* _DATA FOR THIS TASK_
━━━━━━

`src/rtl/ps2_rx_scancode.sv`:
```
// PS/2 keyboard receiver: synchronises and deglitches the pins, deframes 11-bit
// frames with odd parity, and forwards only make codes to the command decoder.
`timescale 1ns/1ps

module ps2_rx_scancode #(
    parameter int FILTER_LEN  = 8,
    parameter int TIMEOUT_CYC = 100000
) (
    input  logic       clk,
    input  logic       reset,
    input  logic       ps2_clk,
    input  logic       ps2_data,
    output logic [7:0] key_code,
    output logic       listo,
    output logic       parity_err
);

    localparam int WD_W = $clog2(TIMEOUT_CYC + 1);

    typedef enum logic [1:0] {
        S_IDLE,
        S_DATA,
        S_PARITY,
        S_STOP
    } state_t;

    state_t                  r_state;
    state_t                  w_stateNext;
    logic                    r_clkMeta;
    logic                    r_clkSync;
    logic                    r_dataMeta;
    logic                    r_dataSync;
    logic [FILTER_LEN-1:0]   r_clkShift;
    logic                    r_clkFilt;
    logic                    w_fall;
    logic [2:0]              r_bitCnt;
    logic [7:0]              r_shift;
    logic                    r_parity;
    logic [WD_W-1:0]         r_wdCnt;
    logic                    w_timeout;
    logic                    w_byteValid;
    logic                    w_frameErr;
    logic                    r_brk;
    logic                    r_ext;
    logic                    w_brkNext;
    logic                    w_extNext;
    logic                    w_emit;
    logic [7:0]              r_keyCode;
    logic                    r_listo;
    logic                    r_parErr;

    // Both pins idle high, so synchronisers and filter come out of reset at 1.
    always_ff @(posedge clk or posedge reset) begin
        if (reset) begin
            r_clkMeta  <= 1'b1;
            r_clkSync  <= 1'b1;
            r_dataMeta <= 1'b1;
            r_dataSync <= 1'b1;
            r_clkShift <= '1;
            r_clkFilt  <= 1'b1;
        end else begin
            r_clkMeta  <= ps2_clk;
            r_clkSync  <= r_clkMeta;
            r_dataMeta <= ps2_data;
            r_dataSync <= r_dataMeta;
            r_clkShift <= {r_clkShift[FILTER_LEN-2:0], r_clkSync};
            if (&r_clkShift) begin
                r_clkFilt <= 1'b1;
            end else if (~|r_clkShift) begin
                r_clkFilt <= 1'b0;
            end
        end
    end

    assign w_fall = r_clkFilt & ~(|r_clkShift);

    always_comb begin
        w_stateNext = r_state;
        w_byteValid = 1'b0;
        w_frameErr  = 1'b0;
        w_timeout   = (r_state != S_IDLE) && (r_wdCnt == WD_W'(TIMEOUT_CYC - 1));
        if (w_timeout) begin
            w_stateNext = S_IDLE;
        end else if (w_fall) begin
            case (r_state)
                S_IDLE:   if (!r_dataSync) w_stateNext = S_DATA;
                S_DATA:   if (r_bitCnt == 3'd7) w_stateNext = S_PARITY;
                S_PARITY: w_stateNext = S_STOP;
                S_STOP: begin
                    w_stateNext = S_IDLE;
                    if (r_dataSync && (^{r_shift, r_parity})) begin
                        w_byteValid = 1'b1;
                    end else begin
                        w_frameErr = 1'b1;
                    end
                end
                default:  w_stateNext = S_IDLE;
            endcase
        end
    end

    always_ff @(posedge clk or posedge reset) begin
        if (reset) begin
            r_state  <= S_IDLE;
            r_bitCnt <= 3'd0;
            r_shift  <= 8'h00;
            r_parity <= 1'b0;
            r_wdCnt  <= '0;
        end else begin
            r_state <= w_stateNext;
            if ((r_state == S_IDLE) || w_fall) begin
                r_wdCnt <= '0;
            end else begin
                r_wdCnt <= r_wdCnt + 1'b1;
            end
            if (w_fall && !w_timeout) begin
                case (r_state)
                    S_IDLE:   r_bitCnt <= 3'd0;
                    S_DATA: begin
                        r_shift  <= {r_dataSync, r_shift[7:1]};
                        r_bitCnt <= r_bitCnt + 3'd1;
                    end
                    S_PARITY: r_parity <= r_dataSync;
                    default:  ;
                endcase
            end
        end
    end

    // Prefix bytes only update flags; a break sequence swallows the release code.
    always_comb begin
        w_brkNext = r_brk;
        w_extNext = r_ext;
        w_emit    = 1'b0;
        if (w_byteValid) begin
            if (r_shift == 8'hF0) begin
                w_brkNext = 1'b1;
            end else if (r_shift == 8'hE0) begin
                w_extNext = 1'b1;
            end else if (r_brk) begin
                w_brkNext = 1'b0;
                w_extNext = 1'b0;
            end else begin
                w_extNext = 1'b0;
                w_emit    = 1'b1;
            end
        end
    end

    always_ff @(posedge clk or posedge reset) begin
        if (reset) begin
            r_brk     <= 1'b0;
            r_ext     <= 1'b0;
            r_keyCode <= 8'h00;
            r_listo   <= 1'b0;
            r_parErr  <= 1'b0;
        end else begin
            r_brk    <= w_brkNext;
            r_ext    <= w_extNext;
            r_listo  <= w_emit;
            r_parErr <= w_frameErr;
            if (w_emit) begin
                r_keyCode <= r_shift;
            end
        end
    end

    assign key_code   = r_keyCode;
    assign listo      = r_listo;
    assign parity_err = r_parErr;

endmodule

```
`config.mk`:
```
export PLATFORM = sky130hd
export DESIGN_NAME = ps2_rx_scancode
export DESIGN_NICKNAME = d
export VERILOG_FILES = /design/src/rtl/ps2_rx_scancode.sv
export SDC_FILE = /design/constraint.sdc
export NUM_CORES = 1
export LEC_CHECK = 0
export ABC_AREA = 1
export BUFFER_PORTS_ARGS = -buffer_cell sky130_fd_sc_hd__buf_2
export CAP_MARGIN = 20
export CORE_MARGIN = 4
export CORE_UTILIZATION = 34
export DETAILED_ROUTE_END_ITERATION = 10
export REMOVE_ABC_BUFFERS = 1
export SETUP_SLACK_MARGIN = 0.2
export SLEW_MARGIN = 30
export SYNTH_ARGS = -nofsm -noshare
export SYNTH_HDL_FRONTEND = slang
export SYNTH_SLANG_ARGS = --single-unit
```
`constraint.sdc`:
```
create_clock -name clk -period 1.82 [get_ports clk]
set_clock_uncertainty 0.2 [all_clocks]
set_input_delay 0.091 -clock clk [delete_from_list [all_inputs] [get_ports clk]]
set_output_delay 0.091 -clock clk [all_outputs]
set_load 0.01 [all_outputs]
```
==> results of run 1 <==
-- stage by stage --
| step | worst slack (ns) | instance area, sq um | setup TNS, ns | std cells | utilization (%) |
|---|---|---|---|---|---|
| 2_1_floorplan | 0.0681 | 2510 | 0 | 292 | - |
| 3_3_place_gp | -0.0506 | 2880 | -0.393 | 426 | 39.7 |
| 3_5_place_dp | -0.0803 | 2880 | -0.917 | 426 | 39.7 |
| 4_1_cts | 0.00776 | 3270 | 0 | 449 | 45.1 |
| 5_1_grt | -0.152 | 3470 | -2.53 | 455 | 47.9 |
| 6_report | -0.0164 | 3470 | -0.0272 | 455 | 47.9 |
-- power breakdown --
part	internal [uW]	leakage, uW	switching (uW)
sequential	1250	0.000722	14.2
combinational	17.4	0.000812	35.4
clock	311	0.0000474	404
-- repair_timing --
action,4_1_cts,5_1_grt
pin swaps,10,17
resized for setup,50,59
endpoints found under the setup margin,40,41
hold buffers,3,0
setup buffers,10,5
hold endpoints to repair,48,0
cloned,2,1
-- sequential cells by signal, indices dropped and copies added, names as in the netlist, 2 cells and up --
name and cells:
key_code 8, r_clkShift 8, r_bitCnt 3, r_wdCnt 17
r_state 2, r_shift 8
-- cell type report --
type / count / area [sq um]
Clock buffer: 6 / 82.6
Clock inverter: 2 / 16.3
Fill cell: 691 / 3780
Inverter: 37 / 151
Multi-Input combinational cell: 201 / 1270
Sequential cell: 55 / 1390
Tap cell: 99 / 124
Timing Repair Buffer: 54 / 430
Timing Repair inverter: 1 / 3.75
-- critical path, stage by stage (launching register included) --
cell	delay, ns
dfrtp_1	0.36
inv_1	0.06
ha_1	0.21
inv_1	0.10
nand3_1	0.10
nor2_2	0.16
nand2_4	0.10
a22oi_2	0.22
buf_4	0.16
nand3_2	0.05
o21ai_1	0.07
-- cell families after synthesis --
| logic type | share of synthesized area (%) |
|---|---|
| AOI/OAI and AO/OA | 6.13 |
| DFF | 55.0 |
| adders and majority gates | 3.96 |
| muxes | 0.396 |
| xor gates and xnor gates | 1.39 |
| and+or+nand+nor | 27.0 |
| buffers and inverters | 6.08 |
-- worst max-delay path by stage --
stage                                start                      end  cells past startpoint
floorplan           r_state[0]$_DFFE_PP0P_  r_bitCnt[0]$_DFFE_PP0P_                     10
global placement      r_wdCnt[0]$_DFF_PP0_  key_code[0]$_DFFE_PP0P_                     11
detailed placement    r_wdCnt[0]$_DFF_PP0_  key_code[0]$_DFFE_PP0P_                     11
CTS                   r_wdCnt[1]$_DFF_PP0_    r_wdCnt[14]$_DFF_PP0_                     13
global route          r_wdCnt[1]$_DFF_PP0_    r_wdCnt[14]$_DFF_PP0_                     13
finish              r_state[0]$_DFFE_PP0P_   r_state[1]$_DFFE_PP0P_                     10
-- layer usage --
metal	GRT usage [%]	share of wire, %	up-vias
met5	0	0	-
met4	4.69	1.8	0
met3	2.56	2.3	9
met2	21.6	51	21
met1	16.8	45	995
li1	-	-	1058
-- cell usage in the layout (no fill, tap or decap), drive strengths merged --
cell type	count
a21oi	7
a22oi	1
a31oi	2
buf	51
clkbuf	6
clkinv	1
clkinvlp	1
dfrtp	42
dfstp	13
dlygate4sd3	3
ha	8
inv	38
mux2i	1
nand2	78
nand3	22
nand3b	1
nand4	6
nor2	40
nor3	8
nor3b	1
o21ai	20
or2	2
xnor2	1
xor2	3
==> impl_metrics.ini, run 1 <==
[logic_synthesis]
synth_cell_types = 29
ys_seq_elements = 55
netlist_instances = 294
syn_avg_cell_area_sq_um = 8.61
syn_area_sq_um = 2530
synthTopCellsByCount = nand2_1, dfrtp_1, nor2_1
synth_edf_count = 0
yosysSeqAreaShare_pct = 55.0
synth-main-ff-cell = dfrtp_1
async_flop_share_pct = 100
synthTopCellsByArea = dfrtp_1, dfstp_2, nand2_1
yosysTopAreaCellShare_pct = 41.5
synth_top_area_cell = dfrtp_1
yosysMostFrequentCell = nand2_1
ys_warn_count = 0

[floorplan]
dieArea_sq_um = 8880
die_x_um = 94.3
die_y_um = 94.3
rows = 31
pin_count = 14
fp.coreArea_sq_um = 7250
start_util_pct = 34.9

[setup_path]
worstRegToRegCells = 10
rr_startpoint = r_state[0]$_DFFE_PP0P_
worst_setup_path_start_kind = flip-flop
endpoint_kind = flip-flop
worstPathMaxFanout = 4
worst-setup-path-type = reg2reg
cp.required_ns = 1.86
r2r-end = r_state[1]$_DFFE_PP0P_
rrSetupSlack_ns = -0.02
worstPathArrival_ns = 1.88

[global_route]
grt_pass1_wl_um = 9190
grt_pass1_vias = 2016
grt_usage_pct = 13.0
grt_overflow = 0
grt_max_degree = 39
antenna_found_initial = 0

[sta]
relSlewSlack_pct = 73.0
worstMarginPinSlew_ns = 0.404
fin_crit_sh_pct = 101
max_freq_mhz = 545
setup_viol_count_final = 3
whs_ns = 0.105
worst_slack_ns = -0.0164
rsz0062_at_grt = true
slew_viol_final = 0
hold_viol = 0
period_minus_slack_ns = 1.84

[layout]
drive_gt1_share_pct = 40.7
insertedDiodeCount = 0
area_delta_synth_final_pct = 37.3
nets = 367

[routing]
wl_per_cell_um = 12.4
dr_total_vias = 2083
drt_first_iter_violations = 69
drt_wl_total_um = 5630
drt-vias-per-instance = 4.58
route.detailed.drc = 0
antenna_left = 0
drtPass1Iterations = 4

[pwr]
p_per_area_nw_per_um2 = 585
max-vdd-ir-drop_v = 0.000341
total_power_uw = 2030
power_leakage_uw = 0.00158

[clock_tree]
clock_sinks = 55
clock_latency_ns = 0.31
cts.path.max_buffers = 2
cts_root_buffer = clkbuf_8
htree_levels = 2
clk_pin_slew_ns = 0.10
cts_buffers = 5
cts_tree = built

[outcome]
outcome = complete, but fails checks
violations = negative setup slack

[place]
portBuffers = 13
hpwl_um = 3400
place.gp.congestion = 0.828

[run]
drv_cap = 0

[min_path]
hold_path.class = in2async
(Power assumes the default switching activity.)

━━━━━━

* _WHAT THE TASK ASKS_
Give the number of lines in the records where the word "only" occurs, and add nothing.

* _ANSWER FOR THIS EXERCISE_
2